Nothing but an exact copy is wanted: the line with "export DESIGN_NAME = seg7_capture" and each line after it in the data below, last line included.

MATERIAL SUPPLIED Block Start

==> src/rtl/fft_pkg.sv <==
// ----------------------------------------------------------------------------
// fft_pkg
// Shared types and constants for the in-place radix-2 DIT FFT engine.
//   LOG2N / N  : default transform size (1024 points)
//   addr_t     : operand address type for the default size
//   stage_t    : stage index type for the default size
//   state_t    : sequencer state encoding
//   stage_w()  : width of a stage index for a given LOG2N
// ----------------------------------------------------------------------------
package fft_pkg;

    localparam int LOG2N = 10;
    localparam int N     = 1 << LOG2N;

    // A one-stage transform would need a zero-width stage index; floor at 1 bit.
    function automatic int stage_w(input int log2n);
        return (log2n > 1) ? $clog2(log2n) : 1;
    endfunction

    typedef logic [LOG2N-1:0]          addr_t;
    typedef logic [stage_w(LOG2N)-1:0] stage_t;

    typedef enum logic [1:0] {
        ST_IDLE  = 2'd0,
        ST_RUN   = 2'd1,
        ST_DRAIN = 2'd2,
        ST_DONE  = 2'd3
    } state_t;

endpackage

==> src/rtl/fft_bf_addr_gen.sv <==
// ----------------------------------------------------------------------------
// fft_bf_addr_gen
// Combinational butterfly address generator for stage s, butterfly k.
//   s_i       : stage index
//   k_i       : butterfly index within the stage (0 .. N/2-1)
//   addr_a_o  : upper-wing operand address  (grp << (s+1)) | pos
//   addr_b_o  : lower-wing operand address  addr_a + (1 << s)
//   tw_addr_o : twiddle ROM index           pos << (LOG2N-1-s)
// where pos = k & ((1<<s)-1) and grp = k >> s. LOG2N must be at least 2.
// ----------------------------------------------------------------------------
module fft_bf_addr_gen
    import fft_pkg::*;
#(
    parameter int LOG2N = fft_pkg::LOG2N,
    parameter int SW    = fft_pkg::stage_w(LOG2N)
) (
    input  logic [SW-1:0]    s_i,
    input  logic [LOG2N-2:0] k_i,
    output logic [LOG2N-1:0] addr_a_o,
    output logic [LOG2N-1:0] addr_b_o,
    output logic [LOG2N-2:0] tw_addr_o
);

    logic [LOG2N-1:0] k_ext_s;
    logic [LOG2N-1:0] half_s;
    logic [LOG2N-1:0] pos_s;
    logic [LOG2N-1:0] grp_s;
    logic [SW:0]      sh_a_s;
    logic [SW:0]      sh_tw_s;

    // Address and twiddle derivation; pos < half so the twiddle never overflows LOG2N-1 bits.
    always_comb begin
        k_ext_s   = {1'b0, k_i};
        half_s    = {{(LOG2N-1){1'b0}}, 1'b1} << s_i;
        pos_s     = k_ext_s & (half_s - {{(LOG2N-1){1'b0}}, 1'b1});
        grp_s     = k_ext_s >> s_i;
        sh_a_s    = {1'b0, s_i} + {{SW{1'b0}}, 1'b1};
        sh_tw_s   = (SW+1)'(LOG2N-1) - {1'b0, s_i};
        addr_a_o  = (grp_s << sh_a_s) | pos_s;
        addr_b_o  = addr_a_o + half_s;
        tw_addr_o = pos_s[LOG2N-2:0] << sh_tw_s;
    end

endmodule
--- config.mk ---
export PLATFORM = sky130hd
export DESIGN_NAME = seg7_capture
export DESIGN_NICKNAME = d
export VERILOG_FILES = /design/src/rtl/seg7_capture.sv
export SDC_FILE = /design/constraint.sdc
export NUM_CORES = 1
export LEC_CHECK = 0
export CORE_ASPECT_RATIO = 0.6
export CORE_UTILIZATION = 40
export DETAILED_ROUTE_END_ITERATION = 8
export MAX_ROUTING_LAYER = met4
export SETUP_SLACK_MARGIN = 0.15
export SLEW_MARGIN = 20
export SYNTH_ARGS = -nofsm -noshare
export SYNTH_HDL_FRONTEND = slang
export SYNTH_SLANG_ARGS = --single-unit
--- constraint.sdc ---
create_clock -name clk -period 4.4 [get_ports clk]
set_input_delay 0.88 -clock clk [delete_from_list [all_inputs] [get_ports clk]]
set_output_delay 0.88 -clock clk [all_outputs]
set_load 0.03 [all_outputs]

MATERIAL SUPPLIED Block End

RESPONSE FOR THIS EXERCISE:
export DESIGN_NAME = seg7_capture
export DESIGN_NICKNAME = d
export VERILOG_FILES = /design/src/rtl/seg7_capture.sv
export SDC_FILE = /design/constraint.sdc
export NUM_CORES = 1
export LEC_CHECK = 0
export CORE_ASPECT_RATIO = 0.6
export CORE_UTILIZATION = 40
export DETAILED_ROUTE_END_ITERATION = 8
export MAX_ROUTING_LAYER = met4
export SETUP_SLACK_MARGIN = 0.15
export SLEW_MARGIN = 20
export SYNTH_ARGS = -nofsm -noshare
export SYNTH_HDL_FRONTEND = slang
export SYNTH_SLANG_ARGS = --single-unit
--- constraint.sdc ---
create_clock -name clk -period 4.4 [get_ports clk]
set_input_delay 0.88 -clock clk [delete_from_list [all_inputs] [get_ports clk]]
set_output_delay 0.88 -clock clk [all_outputs]
set_load 0.03 [all_outputs]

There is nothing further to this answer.